El autor de la crónica preguntó a Fernán Cruz si podía describir a los asesinos, pero no, no lo tenía fácil. «Imposible. Era tal mi estado de nervosidad y ¡tal la confusión y circunstancias en que el suceso se produjo, que no podría decir si iban bien o mal vestidos y mucho menos sus señas personales, lo cual lamento con toda mi alma, porque la muerte del señor Castillo ha sido una verdadera iniquidad. La visión de esta tragedia no se borrará fácilmente de mi memoria».

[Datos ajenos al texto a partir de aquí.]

This design comes from an exercise in tuning for small area on the open sky130 flow, not from production work. In this exercise RTL edits were held to simulation tests only and were not proved equivalent to the original. Power figures rest on the tool's default switching activity, not on a simulated workload.

==> flow/design.v, too long to show whole: its modules and the start of the top module <==
// module medidor_potencia_ca: 2708 lines
// module csa_fa: 3 lines
// module csa_ha: 3 lines
module medidor_potencia_ca (
  input  logic        clk,
  input  logic        rst,
  input  logic        enable,
  input  logic        sample_valid,
  input  logic [31:0] tensao,
  input  logic [31:0] corrente,
  output logic [63:0] potencia_media,
  output logic [31:0] v_pico,
  output logic [31:0] i_pico,
  output logic [15:0] window_count,
  output logic        result_valid
);
  // ...
==> flow/flow/run.sh <==
#!/bin/bash
# Standard layout, with the port buffers made from the smallest buffer cell.
set -euo pipefail
bash standard.sh "BUFFER_PORTS_ARGS=-buffer_cell sky130_fd_sc_hd__buf_1" finish > flow_make.log 2>&1
==> flow/standard.sh <==
#!/bin/bash
# synth_recipe.tcl (not shown) runs the flow's synth.tcl, then flattens the netlist and writes it again
# the make line also repeats each setting of config.mk as NAME=value (left out here)
make -C /OpenROAD-flow-scripts/flow DESIGN_CONFIG=/design/flow/config.mk WORK_HOME=/design/flow/orfs CLKGATE_MAP_FILE= SYNTH_SCRIPT=/design/flow/synth_recipe.tcl "${@:-finish}"
==> flow/config.mk <==
export PLATFORM = sky130hd
export DESIGN_NAME = medidor_potencia_ca
export DESIGN_NICKNAME = medidor_potencia_ca
export VERILOG_FILES = /design/flow/design.v
export SDC_FILE = /design/flow/constraint.sdc
export NUM_CORES = 4
export LEC_CHECK = 0
export CAP_MARGIN = 20
export CORE_MARGIN = 2
export CORE_UTILIZATION = 40
export SLEW_MARGIN = 20
export SYNTH_HIERARCHICAL = 1
export SYNTH_MINIMUM_KEEP_SIZE = 0
==> flow/constraint.sdc <==
create_clock -name core_clock -period 11.0 [get_ports {clk}]
set_input_delay 2.2000 -clock core_clock [delete_from_list [all_inputs] [get_ports {clk}]]
set_output_delay 2.2000 -clock core_clock [all_outputs]
set_load 0.01 [all_outputs]
==> run_results.csv, run 1 <==
group,metric,value,unit
run_status,status,"timing/DRC/antenna clean",
layout,inv_count,118,
setup_path,crit_path_top_delay_cell,"fa_1",
sta,slew-limit-headroom,25.2,%
synthesis,synth_nets,4645,
layout,fillers,9350,
global_routing,grt_pass1_wl,196,mm
floorplanning,floorplan.core_area,100000,um2
global_routing,busiest_layer,"met2",
setup_path,path_buf_inv,6,
synthesis,synth_area_per_cell,10.6,um2
sta,maxSlewViolCount,0,
global_routing,grt_pass1_vias,31115,
sta,finalWorstSetupSlack,870,ps
synthesis,synth-simple-area-share,6.97,%
min_path,hold_path_end,"res3",
pwr,swShare,34.9,%
pwr,p_switching,0.00198,W
placement,dp.cells,5104,
cts,htreeDepth,2,
sta,clock.fmax,0.0987,GHz
pwr,power_leader,"combinational logic",
placement,dpl.hpwl,96.1,mm
layout,bufAreaShareNonClock,4.91,%
floorplanning,initial_utilization,40.3,%
synthesis,synth_cell_types,60,
synthesis,synth-seq-area-share,24.3,%
synthesis,synth_edf_count,128,
synthesis,ys_seq_elements,425,
flow_run,max_cap_violations,0,
sta,hold_slack,427,ps
synthesis,synth-main-ff-cell,"dfxtp_1",
route,drt_pass1_iterations,9,
layout,stdcell_area,44600,um2
setup_path,critPathLaunch,"enable",
setup_path,worstReg2RegStart,"running",
pwr,p_leak,18.1,nW
sta,max_slew.worst_pin.slew,1120,ps
sta,finalSetupTns,0,ps
global_routing,grt.met2_usage,37.3,%
layout,multi_input_area_share,64.6,%
layout,area_growth,10.6,%
route,wl_met2,55.7,mm
layout,top_regs,"acc x74, hold_mean x64, potencia_media x64",
==> run 2, diff against run 1 <==
==> flow/run.sh (new file) <==
#!/bin/bash
# synth_recipe.tcl (not shown) runs the flow's synth.tcl, then flattens the netlist and writes it again
# the make line also repeats each setting of config.mk as NAME=value (left out here)
make -C /OpenROAD-flow-scripts/flow DESIGN_CONFIG=/design/flow/config.mk WORK_HOME=/design/flow/orfs CLKGATE_MAP_FILE= SYNTH_SCRIPT=/design/flow/synth_recipe.tcl finish
removed: flow/flow/run.sh
removed: flow/standard.sh
==> run 2 against run 1 <==
- non-clock buffer count increased by 21
- cell count increased by 0.35%
- synthesized cell count unchanged
- die area unchanged
- clock power decreased by 2%
- count of clock-buffer cells in the layout decreased by 4
- hold slack got worse by 1.8 ps
- wire length increased by 0.17%
- critical path type unchanged
- highest routed layer unchanged
==> run_results.csv, run 2 <==
group,metric,value,unit
run_status,status,"timing/DRC/antenna clean",
cts,clkSinkCount,425,
cts,cts_tree,"yes",
setup_path,r2r_slack,2640,ps
sta,hold_viol_final,0,
sta,finalCritPeriodShare,91.5,%
cts,htreeDepth,2,
global_routing,grt_usage,24.9,%
route,ant_nets,0,
setup_path,crit_end,"hold_mean[63]",
cts,post-cts-setup-buffers,0,
sta,max_slew.worst_pin.slew,1050,ps
cts,clk_pin_slew_worst_paths,60,ps
sta,rsz0062_at_grt,"false",
synthesis,async_flop_share,0,%
cts,cts_root_buf,"clkbuf_16",
setup_path,crit_type,"input pin to flop",
min_path,whs_path_depth,1,
floorplanning,io_pins,213,
sta,period_needed,10060,ps
route,routedWlPerCell,24.5,um
global_routing,grt_pass1_wl,196,mm
synthesis,synth-seq-area-share,24.3,%
setup_path,path_buf_inv,7,
layout,final_cell_mix,"xnor2_1 (621), a22oi_1 (496), fa_1 (495)",
layout,final_common_cell,"xnor2_1",
layout,area_growth,13.9,%
synthesis,synth_nets,4645,
setup_path,endpoint_kind,"flop",
floorplanning,die_y,321,um
sta,finalClockSkew,54.5,ps
synthesis,yosysWarningCount,9,
setup_path,reg2reg_to,"hold_mean[63]",
setup_path,cp.required,11390,ps
layout,fillers,9283,
cts,cts.path.max_buffers,3,
global_routing,antenna_found_initial,13,
synthesis,synth.area.top_cells,"fa_1 (25%), dfxtp_1 (15%), xnor2_1 (13%)",
synthesis,synth_cell_types,60,
synthesis,synth_edf_count,128,
synthesis,syn_area,40300,um2
layout,largest_reg_flops,74,
synthesis,synth_area_per_cell,10.6,um2
global_routing,grt_max_degree,72,
placement,place_congestion,0.937,
layout,top_register,"acc",
min_path,hold_path_class,"flop to flop",
route,drt_pass1_iterations,7,
setup_path,crit_path_top_delay_cell,"fa_1",
global_routing,grt_pass1_vias,30899,
route,drc,0,
sta,finalSetupTns,0,ps
floorplanning,chipWidth,321,um
setup_path,cp_num_cells,27,
synthesis,synth_area_leader_cell,"fa_1",
sta,slew-limit-headroom,30.1,%
sta,clock.fmax,0.0994,GHz
pwr,p_leak,18.6,nW
floorplanning,row_count,116,
pwr,powerDensity,124,nW/um2
sta,hold_slack,425,ps
layout,drive_gt1_share,8.42,%
layout,stdcell_area,45900,um2
setup_path,crit_path_max_incr_delay,560,ps
route,vias_per_cell,5.76,
floorplanning,die_area,103000,um2
layout,fin_util,45.9,%
sta,maxSlewViolCount,0,
cts,clock_latency,650,ps
synthesis,synth_top_area_share,24.6,%
flow_run,max_cap_violations,0,
synthesis,ys_seq_elements,425,
setup_path,worstReg2RegStart,"running",
synthesis,synth-main-ff-cell,"dfxtp_1",
layout,fin_nets,4725,
placement,dpl.hpwl,98.1,mm
setup_path,critPathLaunch,"enable",
route,routed-via-count,30047,
layout,final_cells,5219,
floorplanning,floorplan.core_area,100000,um2
setup_path,crit_family,"adder cells",
floorplanning,initial_utilization,40.3,%
layout,top_regs,"acc x74, hold_mean x64, potencia_media x64",
setup_path,worstPathArrival,10460,ps
cts,ctsResizeCount,0,
setup_path,ff2ff_path_depth,26,
setup_path,cp_max_fo,30,
synthesis,syn_inst,3797,
synthesis,synth_common_cells,"xnor2_1 (621), a22oi_1 (496), fa_1 (495)",
placement,dp.cells,5125,
setup_path,start_kind,"input pin",
cts,cts_buffers,48,
route,drt-initial-drc-count,2821,
route,wirelength,128,mm
placement,port_buffers,212,
global_routing,overflow,0,
pwr,ir_drop,0.131,mV
placement,detailed_place.area,44200,um2
cts,cts_hold_buf,0,
synthesis,yosysMostFrequentCell,"xnor2_1",
sta,setup_viol,0,
-- run 2: worst min-delay path by stage --
stage	start	to
global placement	res1	res2
finish	res1	res2
CTS	res1	res2
floorplan	res1	res2
detailed placement	res1	res2
global route	res1	res2
-- run 2: Yosys stat by module, one instance, submodules excluded --
module | flops+latches | copies in the design | area [um2]
csa_fa | 0 | 495 | 20.0
csa_ha | 0 | 148 | 12.5
medidor_potencia_ca | 425 | 1 | 28500
-- run 2: logic make-up (layout without fill, tap and decap cells) --
kind of cell,count (synthesis),in the layout,synth area share (%)
AO/OA/AOI/OAI,866,866,15.8
flip-flops,425,425,24.3
AND/OR/NAND/NOR,565,565,6.97
other,0,4,0
adder cells (fa/ha/maj),780,780,33.4
buffers and inverters,479,599,4.49
multiplexers,41,41,1.03
XOR/XNOR,641,641,13.9
-- run 2: metal layers --
metal | global-route usage [%] | part of all wire, % | vias to the layer above
li1 | - | - | 13400
met3 | 5.14 | 8.6 | 237
met1 | 35.5 | 44 | 15055
met2 | 37.9 | 44 | 1341
met5 | 0 | 0.069 | -
met4 | 7.76 | 3.2 | 14
-- run 2: layout make-up --
class	count	area (um2)	area share, %
inverters	118	443	0.965
flip-flops and latches	425	9790	21.3
repair buffers	391	3550	7.73
clock buffers	56	1250	2.73
well taps	1298	1620	3.54
multi-input cells	2893	28800	62.8
diodes	4	10.0	0.0218
clock inverters	34	422	0.919
-- run 2: worst reg2reg max path: stages, from the launching register on --
cell	delay, ps
dfxtp_1	330
nand3_2	350
buf_12	340
or2_2	350
inv_2	280
buf_4	360
buf_4	280
xnor2_1	130
fa_1	560
fa_1	460
fa_1	540
fa_1	420
ha_1	460
a21oi_1	310
o21ai_0	160
a221o_1	470
a211o_1	340
o211ai_1	210
buf_4	190
o311ai_0	150
buf_4	190
a221o_1	320
a21o_1	210
a211o_1	270
ha_1	180
nor2_1	130
xnor2_1	100
-- run 2: metrics by stage --
step                      setup slack, ps  power [W]
final                                 936    0.00569
after global routing                  651    0.00606
after CTS                             969    0.00576
after detailed placement              270    0.00401
after global placement                314    0.00401
after floorplan                      1460    0.00326
-- run 2: power breakdown --
part | total, W | switching [W] | internal [W]
clock network | 0.00169 | 0.000715 | 0.000972
registers | 0.00188 | 0.0000241 | 0.00185
logic | 0.00212 | 0.00124 | 0.000880
==> run 3, diff against run 2 <==
==> flow/flow/run.sh (new file) <==
#!/bin/bash
# Standard layout, with the port buffers made from the smallest buffer cell and
# a clock tree with larger sink clusters and no dummy loads.
set -euo pipefail
bash standard.sh "BUFFER_PORTS_ARGS=-buffer_cell sky130_fd_sc_hd__buf_1" \
  "CTS_ARGS=-sink_clustering_enable -repair_clock_nets -dont_use_dummy_load -sink_clustering_size 30 -sink_clustering_max_diameter 120" \
  finish > flow_make.log 2>&1
==> flow/standard.sh (new file) <==
#!/bin/bash
# synth_recipe.tcl (not shown) runs the flow's synth.tcl, then flattens the netlist and writes it again
# the make line also repeats each setting of config.mk as NAME=value (left out here)
make -C /OpenROAD-flow-scripts/flow DESIGN_CONFIG=/design/flow/config.mk WORK_HOME=/design/flow/orfs CLKGATE_MAP_FILE= SYNTH_SCRIPT=/design/flow/synth_recipe.tcl "${@:-finish}"
--- a/flow/config.mk
+++ b/flow/config.mk
@@ -5,9 +5,9 @@
 export SDC_FILE = /design/flow/constraint.sdc
 export NUM_CORES = 4
 export LEC_CHECK = 0
-export CAP_MARGIN = 20
+export CAP_MARGIN = 0
 export CORE_MARGIN = 2
 export CORE_UTILIZATION = 40
-export SLEW_MARGIN = 20
+export SLEW_MARGIN = 0
 export SYNTH_HIERARCHICAL = 1
 export SYNTH_MINIMUM_KEEP_SIZE = 0
removed: flow/run.sh
==> run 3 against run 2 <==
- first-iteration DRC count is 14% higher
- combinational power is 2% lower
- final area is 5.5% lower
- critical path type unchanged
- critical endpoint unchanged
- highest routed layer unchanged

El cadáver de Castillo fue llevado a las once y cuarto de la noche hasta la sede de la Dirección de Seguridad. Allí se instaló la capilla ardiente y desfilaron, además de los familiares del asesinado, muchos de sus compañeros. Algunos de ellos, tras ver el féretro con el cuerpo de su compañero, decidieron vengarse. Esa misma noche, un grupo encabezado por el capitán de la Guardia Civil, Fernando Condés Romero, se presentó en el domicilio de Calvo Sotelo tras haber intentado, sin suerte, detener al jefe de la CEDA José María Gil Robles. El político fue apresado e introducido en una camioneta, la número 17 de la Dirección General de Seguridad. Allí fue asesinado. Era el prólogo a la inmediata Guerra Civil.